GS2-ScriptによるGS2(Game Server Services)の機能拡張

GS2-ScriptによるGS2(Game Server Services)の機能拡張

Clock Icon2025.01.22

こんにちは、ゲームソリューション部の入井です。

今回の記事では、GS2の各種マイクロサービスの処理内容を細かくカスタマイズ可能な機能であるGS2-Scriptについて、概要と使い方をご紹介します。

GS2-Scriptとは

GS2-ScriptはGS2が提供する機能の1つで、専用のスクリプトをGS2上に登録しておくことで、GS2の様々なマイクロサービスの動作を拡張することができます。

具体的には、各マイクロサービスの特定の処理タイミングで任意のスクリプトが実行されるよう設定しておくことで、各処理の結果を調整することが可能です。
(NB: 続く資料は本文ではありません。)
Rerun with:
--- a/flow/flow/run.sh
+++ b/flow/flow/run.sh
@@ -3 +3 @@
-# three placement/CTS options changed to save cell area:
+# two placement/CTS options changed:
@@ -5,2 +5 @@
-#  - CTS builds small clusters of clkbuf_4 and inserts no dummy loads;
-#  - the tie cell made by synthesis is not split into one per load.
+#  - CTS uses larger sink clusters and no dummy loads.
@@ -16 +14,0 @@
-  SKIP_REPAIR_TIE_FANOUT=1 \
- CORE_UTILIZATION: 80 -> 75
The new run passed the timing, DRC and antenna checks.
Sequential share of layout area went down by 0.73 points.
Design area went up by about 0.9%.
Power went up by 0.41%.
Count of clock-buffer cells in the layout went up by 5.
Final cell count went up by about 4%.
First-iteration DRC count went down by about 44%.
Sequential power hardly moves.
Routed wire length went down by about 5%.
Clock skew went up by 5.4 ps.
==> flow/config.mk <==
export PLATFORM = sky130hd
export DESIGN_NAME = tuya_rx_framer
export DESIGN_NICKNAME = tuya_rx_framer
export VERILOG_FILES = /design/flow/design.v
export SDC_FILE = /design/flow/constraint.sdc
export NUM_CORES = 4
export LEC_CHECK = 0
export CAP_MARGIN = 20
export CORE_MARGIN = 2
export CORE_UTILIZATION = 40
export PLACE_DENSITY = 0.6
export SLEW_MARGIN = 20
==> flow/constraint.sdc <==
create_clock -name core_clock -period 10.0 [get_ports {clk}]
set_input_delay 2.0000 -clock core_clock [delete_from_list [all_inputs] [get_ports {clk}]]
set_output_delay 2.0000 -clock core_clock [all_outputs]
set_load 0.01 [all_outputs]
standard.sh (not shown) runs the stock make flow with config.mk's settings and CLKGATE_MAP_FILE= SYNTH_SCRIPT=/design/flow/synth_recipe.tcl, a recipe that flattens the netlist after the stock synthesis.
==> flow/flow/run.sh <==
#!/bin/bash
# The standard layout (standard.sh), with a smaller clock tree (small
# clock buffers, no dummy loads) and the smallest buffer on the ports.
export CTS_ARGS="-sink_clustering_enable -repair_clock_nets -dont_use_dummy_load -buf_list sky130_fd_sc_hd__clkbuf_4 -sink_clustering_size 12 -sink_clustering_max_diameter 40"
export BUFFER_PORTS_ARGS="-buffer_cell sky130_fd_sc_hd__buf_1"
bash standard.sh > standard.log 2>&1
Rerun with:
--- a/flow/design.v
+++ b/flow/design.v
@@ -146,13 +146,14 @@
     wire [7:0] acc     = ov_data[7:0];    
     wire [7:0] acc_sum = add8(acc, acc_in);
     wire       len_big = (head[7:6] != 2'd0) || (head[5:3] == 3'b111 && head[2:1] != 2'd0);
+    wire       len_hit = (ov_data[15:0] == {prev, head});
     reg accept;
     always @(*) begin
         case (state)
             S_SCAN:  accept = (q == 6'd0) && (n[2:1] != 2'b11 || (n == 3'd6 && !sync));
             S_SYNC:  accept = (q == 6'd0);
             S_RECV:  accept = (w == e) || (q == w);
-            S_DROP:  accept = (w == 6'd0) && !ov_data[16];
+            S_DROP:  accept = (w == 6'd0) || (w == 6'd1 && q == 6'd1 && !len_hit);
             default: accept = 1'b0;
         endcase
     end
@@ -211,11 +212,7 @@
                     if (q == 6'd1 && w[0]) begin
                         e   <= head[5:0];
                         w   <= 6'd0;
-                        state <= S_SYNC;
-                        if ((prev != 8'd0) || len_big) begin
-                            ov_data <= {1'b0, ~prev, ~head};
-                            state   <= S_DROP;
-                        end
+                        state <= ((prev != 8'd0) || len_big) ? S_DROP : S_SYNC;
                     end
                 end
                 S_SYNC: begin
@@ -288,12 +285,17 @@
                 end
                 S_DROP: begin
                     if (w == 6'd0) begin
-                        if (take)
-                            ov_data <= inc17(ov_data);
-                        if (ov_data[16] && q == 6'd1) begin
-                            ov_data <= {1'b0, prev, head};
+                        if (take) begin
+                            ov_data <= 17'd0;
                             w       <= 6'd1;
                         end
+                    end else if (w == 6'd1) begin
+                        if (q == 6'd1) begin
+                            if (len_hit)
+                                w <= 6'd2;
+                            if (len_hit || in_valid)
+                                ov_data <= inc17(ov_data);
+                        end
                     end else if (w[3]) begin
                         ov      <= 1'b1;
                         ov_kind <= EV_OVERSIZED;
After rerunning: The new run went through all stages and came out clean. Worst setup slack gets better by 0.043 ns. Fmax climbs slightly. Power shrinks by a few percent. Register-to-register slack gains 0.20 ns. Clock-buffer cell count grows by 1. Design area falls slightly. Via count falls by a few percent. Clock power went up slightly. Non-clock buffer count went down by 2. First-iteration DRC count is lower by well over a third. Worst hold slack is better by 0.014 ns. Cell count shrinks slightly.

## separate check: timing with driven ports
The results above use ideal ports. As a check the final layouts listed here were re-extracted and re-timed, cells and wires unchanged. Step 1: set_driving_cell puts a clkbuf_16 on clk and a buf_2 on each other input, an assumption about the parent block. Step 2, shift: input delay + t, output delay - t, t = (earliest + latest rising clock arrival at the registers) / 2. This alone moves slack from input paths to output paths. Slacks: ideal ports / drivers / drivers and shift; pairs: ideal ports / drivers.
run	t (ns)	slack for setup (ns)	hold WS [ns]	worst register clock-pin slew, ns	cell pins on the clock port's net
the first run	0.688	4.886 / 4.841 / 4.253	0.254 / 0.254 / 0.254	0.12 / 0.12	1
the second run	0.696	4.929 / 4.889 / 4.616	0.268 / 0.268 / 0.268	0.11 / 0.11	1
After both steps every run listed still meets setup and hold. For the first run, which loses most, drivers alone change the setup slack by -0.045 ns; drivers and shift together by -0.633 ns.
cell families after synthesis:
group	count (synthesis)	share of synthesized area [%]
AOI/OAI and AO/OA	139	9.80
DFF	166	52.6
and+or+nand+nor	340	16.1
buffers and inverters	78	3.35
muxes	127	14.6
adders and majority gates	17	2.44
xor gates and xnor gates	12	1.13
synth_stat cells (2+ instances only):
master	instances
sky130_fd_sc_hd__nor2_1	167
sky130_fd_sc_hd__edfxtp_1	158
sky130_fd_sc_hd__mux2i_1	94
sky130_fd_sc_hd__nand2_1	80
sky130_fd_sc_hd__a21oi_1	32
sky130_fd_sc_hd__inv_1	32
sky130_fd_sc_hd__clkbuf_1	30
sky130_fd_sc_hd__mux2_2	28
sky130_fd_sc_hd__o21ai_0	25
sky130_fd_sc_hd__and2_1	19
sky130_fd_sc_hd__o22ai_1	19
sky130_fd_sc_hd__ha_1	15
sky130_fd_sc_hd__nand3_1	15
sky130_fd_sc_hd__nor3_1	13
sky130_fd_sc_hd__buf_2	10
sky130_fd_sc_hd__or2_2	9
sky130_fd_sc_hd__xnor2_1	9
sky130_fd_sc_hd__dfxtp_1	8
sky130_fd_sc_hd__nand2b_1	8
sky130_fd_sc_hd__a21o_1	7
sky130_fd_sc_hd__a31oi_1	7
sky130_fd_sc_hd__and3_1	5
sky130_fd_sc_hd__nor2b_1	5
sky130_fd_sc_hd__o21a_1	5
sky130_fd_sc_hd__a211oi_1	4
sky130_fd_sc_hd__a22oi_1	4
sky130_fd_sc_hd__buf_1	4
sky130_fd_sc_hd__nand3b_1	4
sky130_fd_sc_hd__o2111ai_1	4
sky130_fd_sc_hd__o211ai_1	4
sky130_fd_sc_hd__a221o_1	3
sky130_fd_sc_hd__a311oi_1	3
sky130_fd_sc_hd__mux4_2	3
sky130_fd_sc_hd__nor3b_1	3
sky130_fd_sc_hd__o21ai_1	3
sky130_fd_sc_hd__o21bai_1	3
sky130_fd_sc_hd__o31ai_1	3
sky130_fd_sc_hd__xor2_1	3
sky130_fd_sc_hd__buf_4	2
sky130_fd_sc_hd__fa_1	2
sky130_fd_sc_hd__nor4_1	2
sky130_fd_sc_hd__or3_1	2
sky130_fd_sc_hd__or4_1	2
Background: an optimization exercise with open tools, aiming at small area, a short achievable clock period and few clock cycles per item. Do not read the settings as production practice.
In this exercise RTL edits were held to simulation tests only and were not proved equivalent to the original.
Power figures rest on the tool's default switching activity, not on a simulated workload.

## rev 12
==> flow/design.v <==
module l3cc_pll (
    input  wire        clk,
    input  wire        rst,         
    input  wire        start,       
    input  wire [31:0] target,
    input  wire [31:0] source,
    output wire        ready,
    output wire        done,        
    output wire        err,
    output wire        prescale,
    output wire        nwarn,
    output wire        ksat,
    output wire [3:0]  n,
    output wire [23:0] k,
    output wire [31:0] ndiv
);
    function [40:0] bk_carry(input [39:0] a, input [39:0] b, input cin);
        reg [39:0] g, p;
        integer i, l;
        begin
            g = a & b;
            p = a ^ b;
            for (l = 1; l < 40; l = l * 2)
                for (i = 2 * l - 1; i < 40; i = i + 2 * l) begin
                    g[i] = g[i] | (p[i] & g[i - l]);
                    p[i] = p[i] & p[i - l];
                end
            for (l = 32; l >= 1; l = l / 2)
                for (i = 3 * l - 1; i < 40; i = i + 2 * l) begin
                    g[i] = g[i] | (p[i] & g[i - l]);
                    p[i] = p[i] & p[i - l];
                end
            bk_carry = {g | (p & {40{cin}}), cin};
        end
    endfunction
    function [4:0] msb32(input [31:0] x);
        integer i, j, l;
        reg [31:0] orh;      
        reg [31:0] lead;     
        begin
            orh = x;
            for (l = 1; l < 32; l = l * 2)         
                for (i = 0; i < 32; i = i + 1)
                    if ((i / l) % 2 == 0 && (i / l + 1) * l < 32)
                        orh[i] = orh[i] | orh[(i / l + 1) * l];
            lead = x & ~{1'b0, orh[31:1]};
            for (j = 0; j < 5; j = j + 1) begin
                msb32[j] = 1'b0;
                for (i = 0; i < 32; i = i + 1)
                    if ((i >> j) & 1) msb32[j] = msb32[j] | lead[i];
            end
        end
    endfunction
    reg        busy;        
    reg        al;          
    reg        fin;         
    reg [36:0] rem;         
    reg [34:0] dn;          
    reg [58:0] q;
    reg        pre_r;
    reg        err_r;
    reg [6:0]  e1_r;        
    reg [4:0]  run;         
    wire       div = busy & ~al;
    wire       last = div & q[56];
    assign ready = ~busy | last;
    wire       acc  = start & ready;
    assign done  = fin;
    wire [6:0]  e1_a  = {2'b00, msb32(target)} - {2'b00, msb32(source)} + 7'd1;
    wire        pre_l = ~ge3;
    wire [31:0] t_r   = rem[32:1];
    wire [31:0] s_r   = ~dn[33:2];
    wire        err_l = (t_r == 32'd0) || (s_r[31:1] == 31'd0 &&
                        (s_r[0] == 1'b0 || t_r[31:3] == 29'd0 && t_r[2:0] < 3'd6));
    wire [4:0]  h_np  = e1_r[6] ? 5'd0 : e1_r[5:1];       
    wire        right = ~e1_r[0] | e1_r[6];              
    wire [32:0] d_np  = {1'b0, s_r} << {h_np, 1'b0};
    wire [32:0] d_clr = d_np & ~(33'd1 << {h_np, 1'b0});
    wire [32:0] d_pre = right ? {1'b0, d_clr[32:1]} : {d_clr[31:0], 1'b0};
    wire [32:0] s_al  = pre_l ? d_pre : d_np;
    wire [32:0] mk_np = 33'h100000000 >> {h_np, 1'b0};
    wire [32:0] mk_al = (pre_l & ~right) ? {2'b00, mk_np[32:2]} : mk_np;
    wire [39:0] r_x   = {3'd0, rem};
    wire [39:0] n1_x  = {5'h1F, dn};             
    wire [39:0] n2_x  = {4'hF, dn, 1'b1};        
    wire [40:0] c1    = bk_carry(r_x, n1_x, 1'b1);
    wire [40:0] c2    = bk_carry(r_x, n2_x, 1'b1);
    wire [39:0] cs3_s = r_x ^ n1_x ^ n2_x;
    wire [39:0] cs3_k = (r_x & n1_x) | (r_x & n2_x) | (n1_x & n2_x);
    wire [39:0] cs3_b = {cs3_k[38:0], 1'b1};    
    wire [40:0] c3    = bk_carry(cs3_s, cs3_b, 1'b1);
    wire        ge1   = c1[40];
    wire        ge2   = c2[40];
    wire        ge3   = ~(cs3_s[39] ^ cs3_b[39] ^ c3[39]);   
    wire [34:0] dif1  = rem[34:0] ^ n1_x[34:0] ^ c1[34:0];
    wire [34:0] dif2  = rem[34:0] ^ n2_x[34:0] ^ c2[34:0];
    wire [34:0] dif3  = cs3_s[34:0] ^ cs3_b[34:0] ^ c3[34:0];
    wire        sel3  = div & ge3;
    wire        sel2  = div & ge2;
    wire        sel1  = div & ge1;
    wire [1:0]  qd    = sel3 ? 2'd3 : sel2 ? 2'd2 : sel1 ? 2'd1 : 2'd0;
    wire [34:0] keep  = sel3 ? dif3 : sel2 ? dif2 : sel1 ? dif1 : rem[34:0];
    always @(posedge clk) begin
        if (rst) begin
            busy <= 1'b0;
            al   <= 1'b0;
            fin  <= 1'b0;
        end else begin
            fin <= last;
            al  <= acc;
            if (acc)
                busy <= 1'b1;
            else if (last)
                busy <= 1'b0;
        end
    end
    always @(posedge clk) begin
        rem <= acc ? {4'd0, target, 1'b0} : {keep, 2'b00};
        if (acc) begin
            dn    <= ~{1'b0, source, 2'b00};
            e1_r  <= e1_a;
        end else if (al) begin
            dn    <= ~{s_al, 2'b00};
            pre_r <= pre_l;
            err_r <= err_l;
        end
        q <= div ? {q[56:0], qd} : {26'd0, mk_al};
        run <= !div ? 5'd0 : (qd == 2'd3) ? ((run[4:1] == 4'hF) ? 5'd31 : run + 5'd2) :
               {4'd0, qd[0]};
    end
    reg  [24:0] ones;
    integer     oi;
    always @* begin
        for (oi = 0; oi < 25; oi = oi + 1) ones[oi] = (run > oi);
    end
    wire        sat   = ones[24];
    assign err      = err_r;
    assign prescale = pre_r;
    assign ndiv     = q[56:25];
    assign n        = q[28:25];
    assign nwarn    = (ndiv[31:4] != 28'd0) || (ndiv[3:0] < 4'd6) || (ndiv[3:0] > 4'd12);
    assign ksat     = sat;
    assign k        = (q[24:1] ^ ones[23:0]) | {24{sat}};
endmodule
例えば、GS2-Lotteryの抽選実行時に追加でスクリプトも実行し、特定の条件を満たす際に任意の景品を追加する、といったような形で調整できます。

スクリプトの実行タイミングはイベントトリガーと呼ばれており、マイクロサービス毎に個別に設定されています。例えばGS2-Lotteryでは上述のように抽選実行時にスクリプトを呼び出すことができます。

各サービスでのイベントトリガーについては、以下のようなサービス毎に用意されているScriptトリガーリファレンスにて確認できます。

https://docs.gs2.io/ja/api_reference/lottery/script/

スクリプトについては、Luaという言語を使って書く必要があります。Luaの文法については、以下のサイトが参考になります。

https://takezoff.github.io/x8support/#!lua_basics.md

また、GS2では上記の基本文法の他に、以下のページで書かれているような拡張メソッドも用意されています。Luaのテーブル型とJSONの相互変換や、HTTPリクエスト等のGS2の機能を拡張する上で便利な機能が揃っています。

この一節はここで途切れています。